_ASSIGNMENT_. Once the line with "yosys_register_bits = 128" is found in the entries below, print it and each following line exactly, stopping after the line with "core_region_area_sq_mm = 0.0126"; print nothing else.
-------- DATA RECORDS
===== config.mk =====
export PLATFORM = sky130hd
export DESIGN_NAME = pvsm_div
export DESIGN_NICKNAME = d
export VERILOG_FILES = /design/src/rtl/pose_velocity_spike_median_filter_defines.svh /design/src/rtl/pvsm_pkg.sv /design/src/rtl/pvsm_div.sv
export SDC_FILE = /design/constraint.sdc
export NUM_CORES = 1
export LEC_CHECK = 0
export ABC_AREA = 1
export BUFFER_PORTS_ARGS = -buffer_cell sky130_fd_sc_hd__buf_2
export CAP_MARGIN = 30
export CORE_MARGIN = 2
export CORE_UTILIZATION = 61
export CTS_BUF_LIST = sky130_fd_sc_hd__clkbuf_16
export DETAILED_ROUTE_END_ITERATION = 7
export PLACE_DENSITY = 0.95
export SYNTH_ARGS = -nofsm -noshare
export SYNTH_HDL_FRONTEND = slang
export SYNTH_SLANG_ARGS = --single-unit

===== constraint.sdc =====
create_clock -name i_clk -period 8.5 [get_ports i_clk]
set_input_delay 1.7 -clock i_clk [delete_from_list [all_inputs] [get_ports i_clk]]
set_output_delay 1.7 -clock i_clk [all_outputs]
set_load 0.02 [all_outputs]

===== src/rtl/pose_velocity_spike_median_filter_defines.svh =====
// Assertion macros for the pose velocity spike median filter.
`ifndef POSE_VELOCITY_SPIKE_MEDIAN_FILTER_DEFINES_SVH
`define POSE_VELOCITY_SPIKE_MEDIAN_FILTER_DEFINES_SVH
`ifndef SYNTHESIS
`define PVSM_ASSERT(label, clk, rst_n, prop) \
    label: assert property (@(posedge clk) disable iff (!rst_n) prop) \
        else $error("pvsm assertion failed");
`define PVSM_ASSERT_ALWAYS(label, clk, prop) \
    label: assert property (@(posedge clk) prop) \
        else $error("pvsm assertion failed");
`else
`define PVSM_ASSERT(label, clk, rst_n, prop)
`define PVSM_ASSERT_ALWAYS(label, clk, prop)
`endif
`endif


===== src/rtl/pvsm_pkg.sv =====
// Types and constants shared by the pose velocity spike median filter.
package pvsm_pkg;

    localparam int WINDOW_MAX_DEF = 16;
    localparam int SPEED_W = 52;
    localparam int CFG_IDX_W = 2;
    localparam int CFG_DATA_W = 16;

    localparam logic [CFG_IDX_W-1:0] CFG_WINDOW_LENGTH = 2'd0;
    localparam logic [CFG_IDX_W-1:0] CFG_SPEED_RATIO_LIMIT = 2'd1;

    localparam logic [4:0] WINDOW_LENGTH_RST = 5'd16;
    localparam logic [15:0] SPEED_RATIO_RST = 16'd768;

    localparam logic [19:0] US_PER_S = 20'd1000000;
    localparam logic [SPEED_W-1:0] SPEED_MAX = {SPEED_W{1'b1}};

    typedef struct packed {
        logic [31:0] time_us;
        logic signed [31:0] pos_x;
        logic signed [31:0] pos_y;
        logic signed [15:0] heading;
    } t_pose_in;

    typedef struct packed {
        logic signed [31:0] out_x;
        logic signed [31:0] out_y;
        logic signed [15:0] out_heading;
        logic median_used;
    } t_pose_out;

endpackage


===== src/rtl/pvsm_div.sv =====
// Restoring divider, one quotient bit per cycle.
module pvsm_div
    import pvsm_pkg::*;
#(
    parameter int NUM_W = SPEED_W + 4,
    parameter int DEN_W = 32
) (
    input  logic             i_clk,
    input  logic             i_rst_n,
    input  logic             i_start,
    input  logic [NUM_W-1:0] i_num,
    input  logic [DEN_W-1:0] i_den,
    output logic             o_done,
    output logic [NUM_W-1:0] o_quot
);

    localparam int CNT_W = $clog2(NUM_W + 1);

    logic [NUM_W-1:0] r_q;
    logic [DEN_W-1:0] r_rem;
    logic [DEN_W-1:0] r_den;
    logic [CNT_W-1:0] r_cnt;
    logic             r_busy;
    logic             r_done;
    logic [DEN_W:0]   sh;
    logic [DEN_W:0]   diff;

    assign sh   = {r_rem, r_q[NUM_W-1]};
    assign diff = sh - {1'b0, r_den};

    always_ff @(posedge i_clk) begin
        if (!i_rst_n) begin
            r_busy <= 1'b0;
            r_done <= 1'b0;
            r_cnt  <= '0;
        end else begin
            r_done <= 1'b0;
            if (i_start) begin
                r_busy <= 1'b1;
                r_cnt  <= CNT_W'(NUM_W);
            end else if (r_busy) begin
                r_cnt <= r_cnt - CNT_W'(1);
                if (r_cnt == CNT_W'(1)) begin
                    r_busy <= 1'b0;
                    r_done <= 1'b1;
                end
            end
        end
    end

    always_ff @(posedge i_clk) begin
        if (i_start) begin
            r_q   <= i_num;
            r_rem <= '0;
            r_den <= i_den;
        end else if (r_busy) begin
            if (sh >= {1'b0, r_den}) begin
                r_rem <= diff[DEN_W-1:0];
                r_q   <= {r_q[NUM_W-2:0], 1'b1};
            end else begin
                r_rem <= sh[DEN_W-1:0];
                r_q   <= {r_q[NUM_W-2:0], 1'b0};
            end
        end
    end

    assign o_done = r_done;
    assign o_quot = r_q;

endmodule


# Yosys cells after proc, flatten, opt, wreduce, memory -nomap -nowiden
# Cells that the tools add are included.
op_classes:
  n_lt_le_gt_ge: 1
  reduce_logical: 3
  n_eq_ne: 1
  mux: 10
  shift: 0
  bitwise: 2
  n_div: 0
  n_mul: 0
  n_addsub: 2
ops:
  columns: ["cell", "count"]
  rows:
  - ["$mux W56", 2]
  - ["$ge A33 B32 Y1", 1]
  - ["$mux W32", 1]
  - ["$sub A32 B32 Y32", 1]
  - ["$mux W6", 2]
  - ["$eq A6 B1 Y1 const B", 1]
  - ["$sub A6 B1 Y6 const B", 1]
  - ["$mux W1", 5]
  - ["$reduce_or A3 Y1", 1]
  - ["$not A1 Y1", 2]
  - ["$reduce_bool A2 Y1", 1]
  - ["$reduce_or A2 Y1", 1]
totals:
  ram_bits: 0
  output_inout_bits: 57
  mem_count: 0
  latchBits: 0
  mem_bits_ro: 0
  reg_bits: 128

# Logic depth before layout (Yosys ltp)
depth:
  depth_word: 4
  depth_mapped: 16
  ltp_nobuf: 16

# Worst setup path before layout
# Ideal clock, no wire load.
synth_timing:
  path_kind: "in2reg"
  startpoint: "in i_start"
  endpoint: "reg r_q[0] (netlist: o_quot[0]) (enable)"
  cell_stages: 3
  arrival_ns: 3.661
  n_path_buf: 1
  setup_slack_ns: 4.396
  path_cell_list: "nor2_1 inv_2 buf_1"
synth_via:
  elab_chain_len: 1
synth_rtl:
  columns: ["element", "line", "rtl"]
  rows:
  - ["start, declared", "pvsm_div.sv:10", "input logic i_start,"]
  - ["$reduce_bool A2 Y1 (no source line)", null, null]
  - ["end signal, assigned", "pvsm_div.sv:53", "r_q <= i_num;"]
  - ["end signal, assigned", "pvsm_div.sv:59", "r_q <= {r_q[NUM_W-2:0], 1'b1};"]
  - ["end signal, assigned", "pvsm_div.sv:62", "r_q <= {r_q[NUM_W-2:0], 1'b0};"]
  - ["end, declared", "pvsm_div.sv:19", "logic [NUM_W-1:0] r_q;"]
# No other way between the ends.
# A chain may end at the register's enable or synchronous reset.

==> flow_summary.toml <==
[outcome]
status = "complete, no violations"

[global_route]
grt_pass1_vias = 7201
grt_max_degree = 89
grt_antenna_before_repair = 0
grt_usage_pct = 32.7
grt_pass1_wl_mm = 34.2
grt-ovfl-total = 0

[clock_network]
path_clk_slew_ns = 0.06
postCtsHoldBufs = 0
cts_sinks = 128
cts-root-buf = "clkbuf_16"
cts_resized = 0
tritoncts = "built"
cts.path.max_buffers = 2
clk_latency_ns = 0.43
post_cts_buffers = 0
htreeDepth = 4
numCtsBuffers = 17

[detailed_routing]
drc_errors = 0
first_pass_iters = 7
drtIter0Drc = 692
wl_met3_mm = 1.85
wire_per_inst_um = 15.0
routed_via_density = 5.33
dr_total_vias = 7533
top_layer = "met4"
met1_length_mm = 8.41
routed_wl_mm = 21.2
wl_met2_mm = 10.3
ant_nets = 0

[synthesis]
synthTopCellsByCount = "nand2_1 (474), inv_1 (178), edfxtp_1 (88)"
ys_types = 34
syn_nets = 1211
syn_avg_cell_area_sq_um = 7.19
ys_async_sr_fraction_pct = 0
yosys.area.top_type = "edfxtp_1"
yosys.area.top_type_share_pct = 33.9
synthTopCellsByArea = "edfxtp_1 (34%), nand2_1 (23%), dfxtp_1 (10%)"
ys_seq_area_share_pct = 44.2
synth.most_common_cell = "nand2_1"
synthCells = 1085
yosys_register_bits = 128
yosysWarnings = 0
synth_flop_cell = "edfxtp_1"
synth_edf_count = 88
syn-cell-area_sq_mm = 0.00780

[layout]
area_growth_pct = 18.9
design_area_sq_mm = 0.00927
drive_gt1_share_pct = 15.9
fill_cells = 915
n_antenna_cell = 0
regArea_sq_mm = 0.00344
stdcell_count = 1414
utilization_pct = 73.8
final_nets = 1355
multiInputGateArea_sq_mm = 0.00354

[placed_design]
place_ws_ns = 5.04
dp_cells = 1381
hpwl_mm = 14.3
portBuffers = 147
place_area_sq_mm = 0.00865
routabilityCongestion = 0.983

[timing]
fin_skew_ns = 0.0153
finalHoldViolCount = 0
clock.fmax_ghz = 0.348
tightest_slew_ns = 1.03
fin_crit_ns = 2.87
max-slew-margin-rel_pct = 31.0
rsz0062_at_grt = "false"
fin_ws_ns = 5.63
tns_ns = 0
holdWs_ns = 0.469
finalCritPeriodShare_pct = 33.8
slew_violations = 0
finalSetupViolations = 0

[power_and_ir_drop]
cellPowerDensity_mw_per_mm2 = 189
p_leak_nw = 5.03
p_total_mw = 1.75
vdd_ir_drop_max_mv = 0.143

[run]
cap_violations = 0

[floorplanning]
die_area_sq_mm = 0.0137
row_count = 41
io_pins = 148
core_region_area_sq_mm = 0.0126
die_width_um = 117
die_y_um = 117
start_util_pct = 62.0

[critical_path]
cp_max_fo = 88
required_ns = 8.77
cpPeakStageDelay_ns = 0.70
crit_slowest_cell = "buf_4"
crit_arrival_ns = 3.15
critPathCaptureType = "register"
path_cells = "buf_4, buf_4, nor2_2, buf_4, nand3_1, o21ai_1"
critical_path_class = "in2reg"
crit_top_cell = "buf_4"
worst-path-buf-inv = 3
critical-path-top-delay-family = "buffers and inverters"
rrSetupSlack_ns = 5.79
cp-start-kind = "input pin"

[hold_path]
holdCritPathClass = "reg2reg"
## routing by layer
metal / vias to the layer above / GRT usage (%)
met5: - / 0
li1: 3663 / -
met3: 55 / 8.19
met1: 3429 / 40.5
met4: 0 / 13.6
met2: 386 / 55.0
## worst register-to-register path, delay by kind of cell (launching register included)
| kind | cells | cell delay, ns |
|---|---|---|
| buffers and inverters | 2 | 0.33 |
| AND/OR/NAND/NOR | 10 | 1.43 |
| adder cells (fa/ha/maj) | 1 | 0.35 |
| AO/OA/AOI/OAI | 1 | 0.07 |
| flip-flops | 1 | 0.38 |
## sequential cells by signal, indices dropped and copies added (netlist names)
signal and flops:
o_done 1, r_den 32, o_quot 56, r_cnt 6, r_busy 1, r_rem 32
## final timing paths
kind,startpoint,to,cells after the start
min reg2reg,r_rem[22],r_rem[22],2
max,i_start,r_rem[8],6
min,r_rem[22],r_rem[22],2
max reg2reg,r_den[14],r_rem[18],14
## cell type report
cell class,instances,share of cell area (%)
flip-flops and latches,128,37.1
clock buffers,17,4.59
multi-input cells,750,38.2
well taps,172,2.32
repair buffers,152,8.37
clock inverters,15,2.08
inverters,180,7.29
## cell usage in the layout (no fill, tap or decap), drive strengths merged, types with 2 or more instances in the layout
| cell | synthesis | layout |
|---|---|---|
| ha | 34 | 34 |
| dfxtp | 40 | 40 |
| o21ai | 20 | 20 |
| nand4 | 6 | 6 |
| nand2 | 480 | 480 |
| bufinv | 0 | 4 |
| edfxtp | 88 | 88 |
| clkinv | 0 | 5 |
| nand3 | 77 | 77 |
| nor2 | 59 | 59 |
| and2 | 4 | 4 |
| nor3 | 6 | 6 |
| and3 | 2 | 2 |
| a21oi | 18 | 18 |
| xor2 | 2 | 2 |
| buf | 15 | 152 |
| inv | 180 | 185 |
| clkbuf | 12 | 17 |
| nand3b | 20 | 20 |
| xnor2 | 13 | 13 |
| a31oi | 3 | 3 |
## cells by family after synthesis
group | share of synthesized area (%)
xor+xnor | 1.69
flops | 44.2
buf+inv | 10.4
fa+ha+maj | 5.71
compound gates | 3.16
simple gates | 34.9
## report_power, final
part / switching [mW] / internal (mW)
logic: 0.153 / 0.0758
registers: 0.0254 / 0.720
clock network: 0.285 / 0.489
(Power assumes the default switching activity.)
----------------
_COMPLETED TASK_.
yosys_register_bits = 128
yosysWarnings = 0
synth_flop_cell = "edfxtp_1"
synth_edf_count = 88
syn-cell-area_sq_mm = 0.00780

[layout]
area_growth_pct = 18.9
design_area_sq_mm = 0.00927
drive_gt1_share_pct = 15.9
fill_cells = 915
n_antenna_cell = 0
regArea_sq_mm = 0.00344
stdcell_count = 1414
utilization_pct = 73.8
final_nets = 1355
multiInputGateArea_sq_mm = 0.00354

[placed_design]
place_ws_ns = 5.04
dp_cells = 1381
hpwl_mm = 14.3
portBuffers = 147
place_area_sq_mm = 0.00865
routabilityCongestion = 0.983

[timing]
fin_skew_ns = 0.0153
finalHoldViolCount = 0
clock.fmax_ghz = 0.348
tightest_slew_ns = 1.03
fin_crit_ns = 2.87
max-slew-margin-rel_pct = 31.0
rsz0062_at_grt = "false"
fin_ws_ns = 5.63
tns_ns = 0
holdWs_ns = 0.469
finalCritPeriodShare_pct = 33.8
slew_violations = 0
finalSetupViolations = 0

[power_and_ir_drop]
cellPowerDensity_mw_per_mm2 = 189
p_leak_nw = 5.03
p_total_mw = 1.75
vdd_ir_drop_max_mv = 0.143

[run]
cap_violations = 0

[floorplanning]
die_area_sq_mm = 0.0137
row_count = 41
io_pins = 148
core_region_area_sq_mm = 0.0126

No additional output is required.